The procedures of measuring the CO amount in hypoxic U87MG cells were similar to the above process for CO measurement in normoxic U87MG cells except for incubation of U87MG cells at 37 °C under 1% O2.

Annexin V-FITC/PI dual-staining assay

Normoxic U87MG cells were seeded into several 6-well plates at a density of 105 cells per well and cultured at 37 °C under 21% O2 for 24 h. 100 µg mL−1 HMOP-Fe(CO)5, HMOP-TBHP, or HMOP-TBHP/Fe(CO)5 was added to each well for 6 h of incubation, and then the cells were exposed to 6 Gy of X-ray irradiation. Then all of the cells were harvested and co-stained with annexin V-FITC and PI for flow cytometry analysis.

The procedures of annexin V-FITC/PI dual-staining assay on hypoxic U87MG cells were similar to the above process for normoxic U87MG cells except for incubation of U87MG cells at 37 °C under 1% O2.

More details about the cell uptake evaluation (by flow cytometry analysis and fluorescence imaging) and in vitro therapy evaluation (by MTT assay, comet assay, and calcein AM/PI dual-staining assay) can be found in the Supplementary Methods section.

Animal studies

Healthy female nude mice (4–6 weeks old) were obtained from Harlan Laboratories (Frederick, MD, USA). All animal work was conducted in appliance to the NIH Guide for the Care and Use of Animals under protocols approved by the NIH Clinical Center Animal Care and Use Committee (NIH CC/ACUC).

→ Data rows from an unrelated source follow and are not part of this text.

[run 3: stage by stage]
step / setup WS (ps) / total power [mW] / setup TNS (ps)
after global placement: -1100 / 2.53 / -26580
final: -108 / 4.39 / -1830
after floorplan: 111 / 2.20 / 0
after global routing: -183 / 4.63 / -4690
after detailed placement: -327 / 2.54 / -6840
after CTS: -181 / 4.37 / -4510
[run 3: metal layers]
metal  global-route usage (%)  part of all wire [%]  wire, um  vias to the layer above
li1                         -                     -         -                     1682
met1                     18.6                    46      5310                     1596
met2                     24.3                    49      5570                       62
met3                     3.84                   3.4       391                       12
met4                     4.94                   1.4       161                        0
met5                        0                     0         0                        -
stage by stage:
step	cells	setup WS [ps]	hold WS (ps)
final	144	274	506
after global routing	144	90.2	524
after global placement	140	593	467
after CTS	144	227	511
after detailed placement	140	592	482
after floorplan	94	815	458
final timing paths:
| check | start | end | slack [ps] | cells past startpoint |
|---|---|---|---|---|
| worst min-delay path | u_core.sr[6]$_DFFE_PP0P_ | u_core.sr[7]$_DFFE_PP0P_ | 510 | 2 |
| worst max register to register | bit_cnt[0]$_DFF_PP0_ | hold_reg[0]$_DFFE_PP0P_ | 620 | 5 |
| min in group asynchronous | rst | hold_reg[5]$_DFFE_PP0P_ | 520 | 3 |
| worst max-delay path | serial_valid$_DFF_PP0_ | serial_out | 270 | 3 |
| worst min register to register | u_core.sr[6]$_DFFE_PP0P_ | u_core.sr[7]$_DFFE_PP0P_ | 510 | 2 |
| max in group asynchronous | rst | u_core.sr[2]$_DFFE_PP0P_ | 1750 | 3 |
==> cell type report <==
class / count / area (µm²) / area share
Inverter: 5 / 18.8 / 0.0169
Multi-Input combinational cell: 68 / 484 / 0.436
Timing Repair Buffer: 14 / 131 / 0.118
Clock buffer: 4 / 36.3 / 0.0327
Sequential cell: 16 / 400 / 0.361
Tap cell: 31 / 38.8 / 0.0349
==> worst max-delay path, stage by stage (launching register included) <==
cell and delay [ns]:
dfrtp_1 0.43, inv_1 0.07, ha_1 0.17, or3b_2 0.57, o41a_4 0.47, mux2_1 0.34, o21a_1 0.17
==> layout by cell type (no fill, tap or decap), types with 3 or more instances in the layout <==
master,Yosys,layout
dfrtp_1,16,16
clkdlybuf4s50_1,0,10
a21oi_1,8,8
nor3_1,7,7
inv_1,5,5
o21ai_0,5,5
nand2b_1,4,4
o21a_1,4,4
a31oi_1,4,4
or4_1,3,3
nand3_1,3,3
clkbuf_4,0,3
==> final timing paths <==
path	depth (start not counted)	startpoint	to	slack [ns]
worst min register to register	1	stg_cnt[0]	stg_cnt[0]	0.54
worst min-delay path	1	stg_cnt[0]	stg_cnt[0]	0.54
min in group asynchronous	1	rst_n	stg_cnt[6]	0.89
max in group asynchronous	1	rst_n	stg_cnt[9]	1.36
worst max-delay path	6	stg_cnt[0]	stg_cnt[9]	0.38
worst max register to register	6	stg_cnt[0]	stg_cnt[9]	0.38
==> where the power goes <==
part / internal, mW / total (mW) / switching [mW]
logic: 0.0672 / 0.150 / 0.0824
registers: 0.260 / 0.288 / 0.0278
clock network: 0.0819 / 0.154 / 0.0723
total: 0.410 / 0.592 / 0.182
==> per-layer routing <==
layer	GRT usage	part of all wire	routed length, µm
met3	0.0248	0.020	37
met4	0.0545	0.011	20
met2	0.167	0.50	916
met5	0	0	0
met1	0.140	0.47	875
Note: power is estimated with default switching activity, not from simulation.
`config.mk`:
```
export PLATFORM = sky130hd
export DESIGN_NAME = alu_result_buffer_flat
export DESIGN_NICKNAME = d
export VERILOG_FILES = /design/src/rtl/alu_result_buffer_if.sv /design/src/rtl/alu_result_buffer.sv /design/src/flat_wrapper.sv
export SDC_FILE = /design/constraint.sdc
export NUM_CORES = 1
export LEC_CHECK = 0
export BUFFER_PORTS_ARGS = -buffer_cell sky130_fd_sc_hd__clkbuf_2
export CAP_MARGIN = 20
export CORE_ASPECT_RATIO = 0.5
export CORE_MARGIN = 10
export CORE_UTILIZATION = 45
export CTS_CLUSTER_SIZE = 12
export DETAILED_ROUTE_END_ITERATION = 12
export PLACE_DENSITY = 0.68
export SKIP_LAST_GASP = 1
export SYNTH_ARGS = -nofsm -noshare
export SYNTH_HDL_FRONTEND = slang
export SYNTH_SLANG_ARGS = --single-unit
export TNS_END_PERCENT = 100
```
`constraint.sdc`:
```
create_clock -name clk -period 2.1 [get_ports clk]
set_input_delay 0.21 -clock clk [delete_from_list [all_inputs] [get_ports clk]]
set_output_delay 0.21 -clock clk [all_outputs]
set_load 0.1 [all_outputs]
```
`src/rtl/alu_result_buffer_if.sv`:
```
// Producer/consumer handshake bundle for the ALU result buffer.
// slave is the buffer's view; master is the view of the environment driving it.
interface alu_result_buffer_if #(
  parameter int N = 3
);
  logic           in_valid;
  logic           in_ready;
  logic [N+2:0]   in_res;
  logic [2:0]     in_op;
  logic           out_valid;
  logic           out_ready;
  logic [N+2:0]   out_res;
  logic [2:0]     out_op;
  logic           out_zero;
  logic           out_neg;

  modport slave (
    input  in_valid, in_res, in_op, out_ready,
    output in_ready, out_valid, out_res, out_op, out_zero, out_neg
  );

  modport master (
    output in_valid, in_res, in_op, out_ready,
    input  in_ready, out_valid, out_res, out_op, out_zero, out_neg
  );
endinterface

```
`src/rtl/alu_result_buffer.sv`:
```
// Show-ahead FIFO capturing ALU results with opcode and zero/negative flags,
// plus a saturating counter of pushes rejected while full.
module alu_result_buffer #(
  parameter int N     = 3,
  parameter int DEPTH = 4,
  parameter int AW    = 2
) (
  input  logic                 clk,
  input  logic                 reset,
  alu_result_buffer_if.slave   bus,
  output logic [AW:0]          count,
  output logic [7:0]           drop_cnt
);
  localparam int W = N + 3;
  localparam logic [AW:0] FULL_CNT = (AW+1)'(DEPTH);
  localparam logic [AW:0] CNT_ONE  = (AW+1)'(1);
  localparam logic [AW-1:0] PTR_ONE = AW'(1);

  logic [DEPTH-1:0][W-1:0] mem_res;
  logic [DEPTH-1:0][2:0]   mem_op;
  logic [DEPTH-1:0]        mem_zero;
  logic [DEPTH-1:0]        mem_neg;
  logic [AW-1:0]           wr_ptr;
  logic [AW-1:0]           rd_ptr;
  logic                    full;
  logic                    empty;
  logic                    push;
  logic                    pop;

  assign full  = (count == FULL_CNT);
  assign empty = (count == '0);
  // Handshakes use the registered occupancy only: a pop never opens a slot the same cycle.
  assign push  = bus.in_valid & ~full;
  assign pop   = bus.out_ready & ~empty;

  always_ff @(posedge clk) begin
    if (reset) begin
      wr_ptr   <= '0;
      rd_ptr   <= '0;
      count    <= '0;
      drop_cnt <= '0;
      mem_res  <= '0;
      mem_op   <= '0;
      mem_zero <= '0;
      mem_neg  <= '0;
    end else begin
      if (push) begin
        mem_res[wr_ptr]  <= bus.in_res;
        mem_op[wr_ptr]   <= bus.in_op;
        mem_zero[wr_ptr] <= (bus.in_res == '0);
        mem_neg[wr_ptr]  <= bus.in_res[W-1];
        wr_ptr           <= wr_ptr + PTR_ONE;
      end
      if (pop) begin
        rd_ptr <= rd_ptr + PTR_ONE;
      end
      if (push && !pop) begin
        count <= count + CNT_ONE;
      end else if (pop && !push) begin
        count <= count - CNT_ONE;
      end
      if (bus.in_valid && full && (drop_cnt != 8'hFF)) begin
        drop_cnt <= drop_cnt + 8'd1;
      end
    end
  end

  assign bus.in_ready  = ~full;
  assign bus.out_valid = ~empty;
  assign bus.out_res   = mem_res[rd_ptr];
  assign bus.out_op    = mem_op[rd_ptr];
  assign bus.out_zero  = mem_zero[rd_ptr];
  assign bus.out_neg   = mem_neg[rd_ptr];
endmodule

```
`src/flat_wrapper.sv`:
```
// flat-port wrapper written by rule: the top's interface ports become plain ports
module alu_result_buffer_flat 
#(
  parameter int N     = 3,
  parameter int DEPTH = 4,
  parameter int AW    = 2
)
  (clk, reset, count, drop_cnt, bus_in_valid, bus_in_res, bus_in_op, bus_out_ready, bus_in_ready, bus_out_valid, bus_out_res, bus_out_op, bus_out_zero, bus_out_neg);
  alu_result_buffer_if #(.N(N)) bus_i ();
  input  logic clk;
  input  logic reset;
  output logic [AW:0] count;
  output logic [7:0] drop_cnt;
  input wire logic [$bits(bus_i.in_valid)-1:0] bus_in_valid;
  input wire logic [$bits(bus_i.in_res)-1:0] bus_in_res;
  input wire logic [$bits(bus_i.in_op)-1:0] bus_in_op;
  input wire logic [$bits(bus_i.out_ready)-1:0] bus_out_ready;
  output wire logic [$bits(bus_i.in_ready)-1:0] bus_in_ready;
  output wire logic [$bits(bus_i.out_valid)-1:0] bus_out_valid;
  output wire logic [$bits(bus_i.out_res)-1:0] bus_out_res;
  output wire logic [$bits(bus_i.out_op)-1:0] bus_out_op;
  output wire logic [$bits(bus_i.out_zero)-1:0] bus_out_zero;
  output wire logic [$bits(bus_i.out_neg)-1:0] bus_out_neg;
  assign bus_i.in_valid = bus_in_valid;
  assign bus_i.in_res = bus_in_res;
  assign bus_i.in_op = bus_in_op;
  assign bus_i.out_ready = bus_out_ready;
  assign bus_in_ready = bus_i.in_ready;
  assign bus_out_valid = bus_i.out_valid;
  assign bus_out_res = bus_i.out_res;
  assign bus_out_op = bus_i.out_op;
  assign bus_out_zero = bus_i.out_zero;
  assign bus_out_neg = bus_i.out_neg;
  alu_result_buffer #(.N(N), .DEPTH(DEPTH), .AW(AW)) u_core (.clk(clk), .reset(reset), .bus(bus_i), .count(count), .drop_cnt(drop_cnt));
endmodule
```
==> results.md, run 1 <==
* Total Wirelength at 5800 um
* Mapped Area at between 0.002 and 0.003 mm^2
* Req. time, crit path at around 2.3 ns
* Synth warn at 0
* Drc violations at 0
* Fin crit period at 1.97 ns
* Finished Layout Cells at 367
* Fmax at about 500 MHz
* Clock sinks at 55
* Core area at 0.00568 mm^2
* Slew Limit Fails at 0
* DR WL/cell at roughly 16 um
* Final setup fails at 0
* Initial antenna violation count at 0
* Synth cell types at 40
* Global routing usage on met1 at 14.7%
* Post-Syn Instances at 251
* Synth-to-layout area growth at 23.9%
* Antenna diode count at 0
* GR Overflow Total at 0
* Final cell utilization of the core at between 50 and 60%
* Die ar. at between 0.009 and 0.01 mm^2
* Synth Area per Inst at 10.9 um^2
* Clk root buf: clkbuf_16
* Largest net degree at the start of global routing at 39
* Synth Register Bits at 55
* Status: finished clean
* Slew headroom at approximately 60%
* Met3 layer usage reported by global route at 4.84%
* Bufs on Longest Clock Path at 2
* Slowest cell on the critical path: dfxtp_4
* Rows at 19
* VDD IR max at about 1.5 mV
* Grt met2 use at 21.1%
* Worst Hold Class: in2reg
* Worst-path clk slew at 0.08 ns
* ANT nets after route at 0
* Layout cells sized above 1 at between 20% and 30%
* Max Clock Skew at 0.00407 ns
* First-pass GRT wire length at approximately 9800 um
* H-Tree Level Count at 2
* Top Usage Layer GRT: met2
* Final period util at a little over nine tenths
* Via density at about 5.3
* Max Cap Viol at 0
* Pwr per Cell Area at about 1100 mW/mm^2
* CP Capture Type: register
* TritonCTS Buffers at 5
* Synthesized Nets at around 270
* Clock Latency Late Sink at ~0.30 ns
* Setup Crit Path Kind: reg2reg
* Die Wd at about 130 um
* Die span in y at approximately 75 um
* I/O Buffers at 36
* Initial drt markers at 94
* Sequential fraction of the synthesis area at 40.1%
* WP data arrival at 2.20 ns
* RSZ-0062 raised after global routing: no
* DR pass1 iterations at 4
* Gr usage total at 12.5%
* CP max stage delay at approximately 0.4 ns
* Worst Path Max Fanout at 8
* Slew of the pin with the lowest slew margin at slightly above 0.6 ns
* Nets@finish at 313
* Leak Pwr at ~1.4 nW
* Fin. Hold Viols at 0
* DP Cell Count at 354
* Starting Density at 48.3%
* I/O pin cnt at 37
* Detailed placement HPWL at 4100 um
* Routability-driven placement congestion ratio at slightly below 0.8
* Via Count at 1958
* CP Launch Type: register
* CTS tree: built
* Setup_tns at 0 ns
* Vias in the first global route at a little over 2000
* Crit-path cells: o31ai_4 -> ha_2 -> inv_1 -> fa_1 -> xor2_1 -> or3_4 -> a21oi_2
[cells in the mapped netlist (all sizes together)]
cell type,number,area share [%]
nor3,1,0.18
nor2,7,0.96
nor2b,2,0.46
o21ai,3,0.55
or4,1,0.27
buf,7,2.1
dfxtp,55,40
a21oi,5,0.91
xor2,4,1.3
nand2b,52,12
inv,6,0.91
mux2i,42,15
nor3b,1,0.68
ha,6,2.7
nand4bb,1,1.0
and3,4,1.3
or3,2,0.55
nand2,2,0.27
mux4,10,8.2
a41oi,1,0.32
nand3,8,1.8
and4,2,0.64
o21bai,1,0.27
o311ai,1,0.32
clkbuf,8,1.1
o31ai,2,0.55
mux2,2,0.82
and2,2,0.46
a21boi,1,0.27
and4bb,1,0.46
a31oi,2,0.46
nor4,3,0.68
fa,1,0.73
a311oi,2,0.64
a211oi,3,0.82
[cell usage in the layout (no fill, tap or decap), types with 5 or more instances in the layout]
master / count
clkbuf_16: 5
buf_12: 12
mux2i_1: 42
mux4_2: 10
ha_1: 5
nand3_1: 6
dfxtp_1: 50
nor2_1: 7
inv_1: 5
clkbuf_2: 25
buf_4: 13
nand2b_1: 52
[what timing repair did]
action	CTS	global route
hold buffers	0	0
gates resized for setup	1	2
endpoints found under the setup margin	1	1
gates cloned	0	0
pin swaps	2	2
setup buffers	2	3
[critical path: cells and delay by family, from the launching register on]
family                   cells  cell delay, ns
flip-flops                   1            0.39
XOR/XNOR                     1            0.16
AND/OR/NAND/NOR              1            0.33
buffers and inverters        1            0.05
AO/OA/AOI/OAI                2            0.37
adder cells (fa/ha/maj)      2            0.59
[sequential cells by signal (all words and copies together) (netlist names)]
register	flops
u_core.mem_neg	3
u_core.count	3
u_core.rd_ptr	2
u_core.drop_cnt	8
u_core.mem_op	12
u_core.wr_ptr	2
u_core.mem_zero	4
u_core.mem_res	21
[power by group]
part	total, W	switching [W]	internal, W	leakage, nW
sequential	0.00126	0.000111	0.00115	0.449
clock	0.000872	0.000416	0.000456	0.0723
combinational	0.00161	0.00100	0.000608	0.908
total	0.00374	0.00153	0.00221	1.43
[through the flow]
step / area, um^2 / total power [W] / hold slack, ns / worst slack (ns)
finish: 3400 / 0.00374 / 0.243 / 0.130
global route: 3400 / 0.00391 / 0.264 / 0.0623
CTS: 3370 / 0.00373 / 0.246 / 0.0156
detailed placement: 3200 / 0.00285 / 0.462 / -0.00877
global placement: 3200 / 0.00281 / 0.457 / 0.0913
floorplan: 2770 / 0.00242 / 0.406 / -0.0222
[area by class of cell]
cell class | instances | area [um^2]
Tap cell | 73 | 91.3
Timing Repair Buffer | 50 | 463
Sequential cell | 55 | 1110
Clock buffer | 5 | 125
Fill cell | 468 | 2280
Multi-Input combinational cell | 175 | 1550
Clock inverter | 3 | 27.5
Inverter | 6 | 25.0
[routing by layer]
| metal | vias to the layer above | share of wire [%] |
|---|---|---|
| li1 | 979 | - |
| met1 | 942 | 45 |
| met2 | 30 | 47 |
| met3 | 7 | 5.8 |
| met4 | 0 | 1.3 |
| met5 | - | 0 |
[logic make-up (layout without fill, tap and decap cells)]
group / count (synthesis) / in the layout / share of synthesized area, %
AND/OR/NAND/NOR: 89 / 89 / 21.6
flip-flops: 55 / 55 / 40.1
adder cells (fa/ha/maj): 7 / 7 / 3.47
XOR/XNOR: 4 / 4 / 1.28
buffers and inverters: 21 / 64 / 4.10
AO/OA/AOI/OAI: 21 / 21 / 5.11
multiplexers: 54 / 54 / 24.4
[worst paths after layout]
| kind | slack [ns] | end | cells after the start | from |
|---|---|---|---|---|
| worst max-delay path | 0.13 | u_core.count[2] | 7 | u_core.count[1] |
| worst min-delay path | 0.24 | u_core.mem_op[4] | 3 | bus_in_op[1] |
| worst max register to register | 0.13 | u_core.count[2] | 7 | u_core.count[1] |
| worst min register to register | 0.47 | u_core.mem_res[2] | 2 | u_core.mem_res[2] |
Note: power is estimated with default switching activity, not from simulation.
==> run 2, diff against run 1 <==
Settings changed: RECOVER_POWER set to 50.
==> results.md, run 2 (synthesized netlist as in run 1, its figures left out) <==
* Status: finished clean
* Drc violations at 0
* Via Count at 1947
* CP Launch Type: register
* ANT nets after route at 0
* Synth-to-layout area growth at 22.7%
* Fmax at around 500 MHz
* WHS Endpoint: u_core.mem_op[4]
* Vias in the first global route at around 2100
* CTS tree: built
* Detailed placement HPWL at between 4000 and 5000 um
* DR pass1 iterations at 4
* Final setup fails at 0
* Starting Density at between 40 and 50%
* Commonest non-fill, non-tap cell in the layout: nand2b_1
* GR Overflow Total at 0
* Max Cap Viol at 0
* Bufs on Longest Clock Path at 2
* Nets@finish at around 310
* Clock sinks at 55
* Die Wd at between 100 and 150 um
* RSZ-0062 raised after global routing: no
* Fin Hold WS at approximately 0.24 ns
* Clk pwr share at 23.4%
* Largest net degree at the start of global routing at 39
* Core area at 0.00568 mm^2
* Slew Limit Fails at 0
* TritonCTS Buffers at 5
* Routability-driven placement congestion ratio at between 0.7 and 0.8
* Gr usage total at between 10% and 20%
* Max reg flops at 21
* Reg2Reg Depth at 7
* Post-route cell area at 0.00337 mm^2
* Setup Crit Path Kind: reg2reg
* DR WL/cell at approximately 16 um
* Comb power frac at 42.9%
* Pwr per Cell Area at between 1000 and 1500 mW/mm^2
* Slew headroom at between 20% and 30%
* DP Cell Count at between 300 and 400
* Max Clock Skew at roughly 0.0040 ns
* Slack of the worst reg-to-reg path at approximately 0.13 ns
* Hold_sp: bus_in_op[1]
* Via density at 5.31
* Rows at 19
* WP data arrival at about 2.2 ns
* VDD IR max at between 1 and 1.5 mV
* I/O Buffers at 36
* Leak Pwr at roughly 1.4 nW
* Initial drt markers at 85
* Clk root buf: clkbuf_16
* Worst Setup Slack post-DPL at -0.00877 ns
* Slew of the pin with the lowest slew margin at around 1.2 ns
* Worst-path clk slew at approximately 0.080 ns
* Clock Latency Late Sink at ~0.3 ns
* Largest Register: u_core.mem_res
* Net Sw Frac at around 41%
* R2R Path Start: u_core.count[1]
* Die span in y at about 75 um
* Hold buffer count at CTS at 0
* Worst Hold Class: in2reg
* Crit Reg-Reg Endpoint: u_core.count[2]
* Placed cell area at between 0.003 and 0.004 mm^2
* Sequential power share at around a third
* Req. time, crit path at 2.33 ns
* Internal at around 0.0022 W
* Crit path from: u_core.count[1]
* Worst Slack Setup Final at approximately 0.13 ns
* Most frequent cells in the layout: nand2b_1 (52), dfxtp_1 (51), mux2i_1 (42)
* Total Wirelength at 5800 um
* Layout cells sized above 1 at between 20 and 30%
* Fill cells at between 400 and 500
* Finished Layout Cells at roughly 370
* First-pass GRT wire length at 9790 um
* CP Capture Type: register
* Worst Hold Path Cells at 3
* Fin. Hold Viols at 0
* Die ar. at between 0.009 and 0.01 mm^2
* Worst Path Max Fanout at 8
* Initial antenna violation count at 0
* Final cell utilization of the core at a little under 60%
* Antenna diode count at 0
* Switch Pwr at 0.00152 W
* H-Tree Level Count at 2
* Final period util at 93.8%
* Leading registers by flop count: u_core.mem_res x21, u_core.mem_op x12, u_core.drop_cnt x8
* I/O pin cnt at 37
* Fin crit period at between 1.5 and 2 ns
## run 2: through the flow
stage                     TNS [ns]  power, W
after floorplan            -0.0222   0.00242
after global placement           0   0.00281
after detailed placement  -0.00877   0.00285
after CTS                        0   0.00373
after global routing             0   0.00390
final                            0   0.00373
## run 2: metal layers
layer / global-route usage, % / routed length (um)
met1: 14.7 / 2650
met2: 21.1 / 2770
met3: 4.84 / 304
met4: 4.04 / 76
met5: 0 / 0
## run 2: worst max-delay path by stage
| stage | cells past startpoint | slack (ns) | endpoint |
|---|---|---|---|
| final | 7 | 0.13 | u_core.count[2] |
| after global routing | 7 | 0.06 | u_core.count[2] |
| after CTS | 7 | 0.02 | u_core.count[2] |
| after detailed placement | 7 | -0.009 | u_core.count[2] |
| after global placement | 7 | 0.09 | u_core.count[2] |
| after floorplan | 8 | -0.02 | u_core.count[2] |
## run 2: power groups by stage
stage / Sequential (W) / Clock (W) / Combinational [W]
5_1_grt: 0.00127 / 0.000934 / 0.00169
2_1_floorplan: 0.00143 / 0 / 0.000996
6_report: 0.00126 / 0.000872 / 0.00160
3_5_place_dp: 0.00130 / 0 / 0.00155
3_3_place_gp: 0.00129 / 0 / 0.00153
4_1_cts: 0.00127 / 0.000886 / 0.00157
## run 2: critical path, stage by stage (launching register included)
cell and delay (ns):
dfxtp_4 0.39, o31ai_4 0.24, ha_2 0.22, inv_1 0.05, fa_1 0.37, xor2_1 0.16
or3_4 0.33, a21oi_2 0.13
## run 2: repair_timing
action | CTS | global route
pin swaps | 2 | 2
setup buffers | 2 | 3
endpoints found under the hold margin | 0 | 0
resized for setup | 1 | 2
setup endpoints to repair | 1 | 1
## run 2: area by class of cell
type | instances | area [um^2] | share of cell area [%]
sequential | 55 | 1110 | 33.1
clock buffer | 5 | 125 | 3.72
timing repair buffer | 50 | 449 | 13.3
clock inverter | 3 | 27.5 | 0.818
tap | 73 | 91.3 | 2.71
multi-input combinational | 175 | 1530 | 45.6
inverter | 6 | 25.0 | 0.743
==> run 3, diff against run 2 <==
Settings changed: CORE_MARGIN 10 to unset, PLACE_DENSITY 0.68 to 0.66.
Clock period 2.1 ns to 2.45 ns, I/O delays scaled along.
==> results.md, run 3 (synthesized netlist as in run 1, its figures left out) <==
* Max Clock Skew at just under 0.004 ns
* Initial antenna violation count at 0
* H-Tree Level Count at 2
* Worst Path Max Fanout at 9
* Initial drt markers at 54
* Final setup fails at 0
* Fmax at about 450 MHz
* Worst Setup Slack post-DPL at between 0.2 and 0.25 ns
* TritonCTS Buffers at 5
* CP max stage delay at roughly 0.40 ns
* Crit-path cells: o31ai_1 -> ha_1 -> inv_1 -> fa_1 -> xor2_1 -> or3_2 -> a21oi_1
* Largest Register: u_core.mem_res
* Clk pwr share at between 20% and 30%
* Comb power frac at between 30% and 40%
* Layout cells sized above 1 at roughly a fifth
* Crit path buf inv count at 1
* Switch Pwr at 0.00123 W
* Gr usage total at between 15 and 20%
* Worst Hold Class: in2reg
* Leak Pwr at around 1.3 nW
* Pwr Total at between 0.002 and 0.003 W
* Slack of the worst reg-to-reg path at between 0.2 and 0.25 ns
* ANT nets after route at 0
* Slowest cell on the critical path: or3_2
* Setup bufs post-CTS at 0
* Status: finished, violations left
* Max reg flops at 21
* Starting Density at between 40% and 50%
* I/O pin cnt at 37
* Antenna diode count at 0
* CP Launch Type: register
* Crit path from: u_core.count[0]
* Die span in y at approximately 57 um
* Die Wd at roughly 110 um
* Crit path to: u_core.count[2]
* Leading registers by flop count: u_core.mem_res x21, u_core.mem_op x12, u_core.drop_cnt x8
* Final cell utilization of the core at 54.4%
* Synth-to-layout area growth at 12.6%
* Hold buffer count at CTS at 0
* Internal at between 0.0015 and 0.002 W
* DR pass1 iterations at 4
* Vias in the first global route at between 1500 and 2000
* Post-CTS resize count at 0
* Total Wirelength at ~5300 um
* Routability-driven placement congestion ratio at approximately 0.77
* CP Capture Type: register
* DR WL/cell at 14.8 um
* Fin Hold WS at 0.281 ns
* Bufs on Longest Clock Path at 2
* Fill cells at just under 500
* Via Count at about 1900
* Fin. Hold Viols at 0
* Die ar. at between 0.006 and 0.007 mm^2
* Slew of the pin with the lowest slew margin at between 1.5 and 2 ns
* Pwr per Cell Area at ~940 mW/mm^2
* Core area at 0.00568 mm^2
* WP depth at 7
* GR Overflow Total at 0
* Net Sw Frac at a little over two fifths
* CTS tree: built
* I/O Buffers at 36
* Sequential power share at 36.8%
* VDD IR max at about 0.84 mV
* RSZ-0062 raised after global routing: no
* Worst Slack Setup Final at about 0.25 ns
* Req. time, crit path at 2.67 ns
* Max Cap Viol at 1
* Via density at between 5 and 6
* Worst-path clk slew at ~0.08 ns
* Setup Crit Path Kind: reg2reg
* R2R Path Start: u_core.count[0]
* WP data arrival at 2.42 ns
* Drc violations at 0
* Clock Latency Late Sink at ~0.29 ns
* Slew Limit Fails at 56
* Final period util at 89.9%
* Largest net degree at the start of global routing at 56
* First-pass GRT wire length at 8810 um
* Slew headroom at -8.36%
* Clock sinks at 55
* Setup_tns at 0 ns
* Reg2Reg Depth at 7
* Failing checks: capacitance limit, slew limit
* Fin crit period at 2.20 ns
* Crit Reg-Reg Endpoint: u_core.count[2]
* Clk root buf: clkbuf_16
* Rows at 19
* Detailed placement HPWL at around 3700 um
* Nets@finish at slightly above 300
* Crit path max-delay family: adder cells
* Most frequent cells in the layout: nand2b_1 (52), dfxtp_1 (52), mux2i_1 (42)
run 3: cell count changes in the layout (fill, tap and decap cells not counted), sizes merged:
cell	delta
buf	-21
clkbuf	+10
clkinv	+2
clkinvlp	-1
inv	-1
run 3: worst min path at each step:
stage                                   from                  to  slack [ns]  cells after the start
after floorplan           u_core.mem_res[13]  u_core.mem_res[13]        0.45                      2
after global placement    u_core.mem_res[16]  u_core.mem_res[16]        0.46                      2
after detailed placement   u_core.mem_res[8]   u_core.mem_res[8]        0.47                      2
after CTS                       bus_in_op[1]    u_core.mem_op[1]        0.28                      3
after global routing            bus_in_op[1]    u_core.mem_op[1]        0.30                      3
final                           bus_in_op[1]    u_core.mem_op[1]        0.28                      3
run 3: cell type report:
class	count	area, um^2	share of cell area (%)
sequential	55	1100	35.7
multi-input combinational	175	1530	49.5
timing repair buffer	39	185	5.99
tap	73	91.3	2.96
clock inverter	3	28.8	0.931
inverter	6	25.0	0.810
clock buffer	5	125	4.05
run 3: routing by layer:
| layer | global-route usage, % | vias up | share of wire [%] | wire length (um) |
|---|---|---|---|---|
| met4 | 4.76 | 0 | 0.32 | 17 |
| met3 | 4.99 | 2 | 4.2 | 222 |
| met5 | 0 | - | 0 | 0 |
| met1 | 22.6 | 920 | 49 | 2570 |
| met2 | 30.3 | 30 | 47 | 2450 |
| li1 | - | 955 | - | - |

In vivo toxicity evaluation of HMOP-TBHP/Fe(CO)5

The female nude mice (4–6 weeks old) were intravenously administered with a single dose of HMOP-TBHP/Fe(CO)5 (20 mg mL−1, in 150 µL PBS). Several other mice were used as the control. The mice were anesthetized and dissected at 30 days post-injection. The major organs (heart, liver, spleen, lung, and kidney) were dissected, fixed in a 10% formalin solution and stained with hematoxylin and eosin (H & E) for histological analysis.

In vivo evaluation of synergistic RDT/gas therapy

U87MG cells (2 × 106 cells per site) were implanted subcutaneously into female nude mice (4–6 weeks old). In vivo therapy experiments were carried out when the tumor reached ~6–8 mm in average diameter. The mice were divided into six groups. The first group of mice received PBS, as control group; the second group was intravenously injected with HMOP-TBHP/Fe(CO)5 (20 mg mL−1, in 150 µL PBS), as HMOP-TBHP/Fe(CO)5 group; the third group was subjected to 8 Gy of X-ray radiation, as RT group; the fourth group was intravenously injected with HMOP-Fe(CO)5 (20 mg mL−1, in 150 µL PBS), and then subjected to 8 Gy of X-ray radiation 24 h later, as HMOP-Fe(CO)5 + RT group; the fifth group was intravenously injected with HMOP-TBHP (20 mg mL−1, in 150 µL PBS), and then subjected to 8 Gy of X-ray radiation 24 h later, as HMOP-TBHP + RT group; the sixth group was intravenously injected with HMOP-TBHP/Fe(CO)5 (20 mg mL−1, in 150 µL PBS), and then subjected to 8 Gy of X-ray radiation 24 h later, as HMOP-TBHP/Fe(CO)5 + RT group. During three week after the corresponding treatments, the volume of tumors was measured every other day and calculated by the following equation: V = L × W2/2. The tumors were sectioned into slices for H&E and TUNEL staining analysis. More details about the X-ray irradiation source and characterization methods can be found in the Supplementary Methods section.

Statistical analysis

Statistical analysis was performed by using Student’s two-tailed t-test with statistical significance assigned at *P < 0.05 (significant), **P < 0.01 (moderately significant), and ***P < 0.001 (highly significant).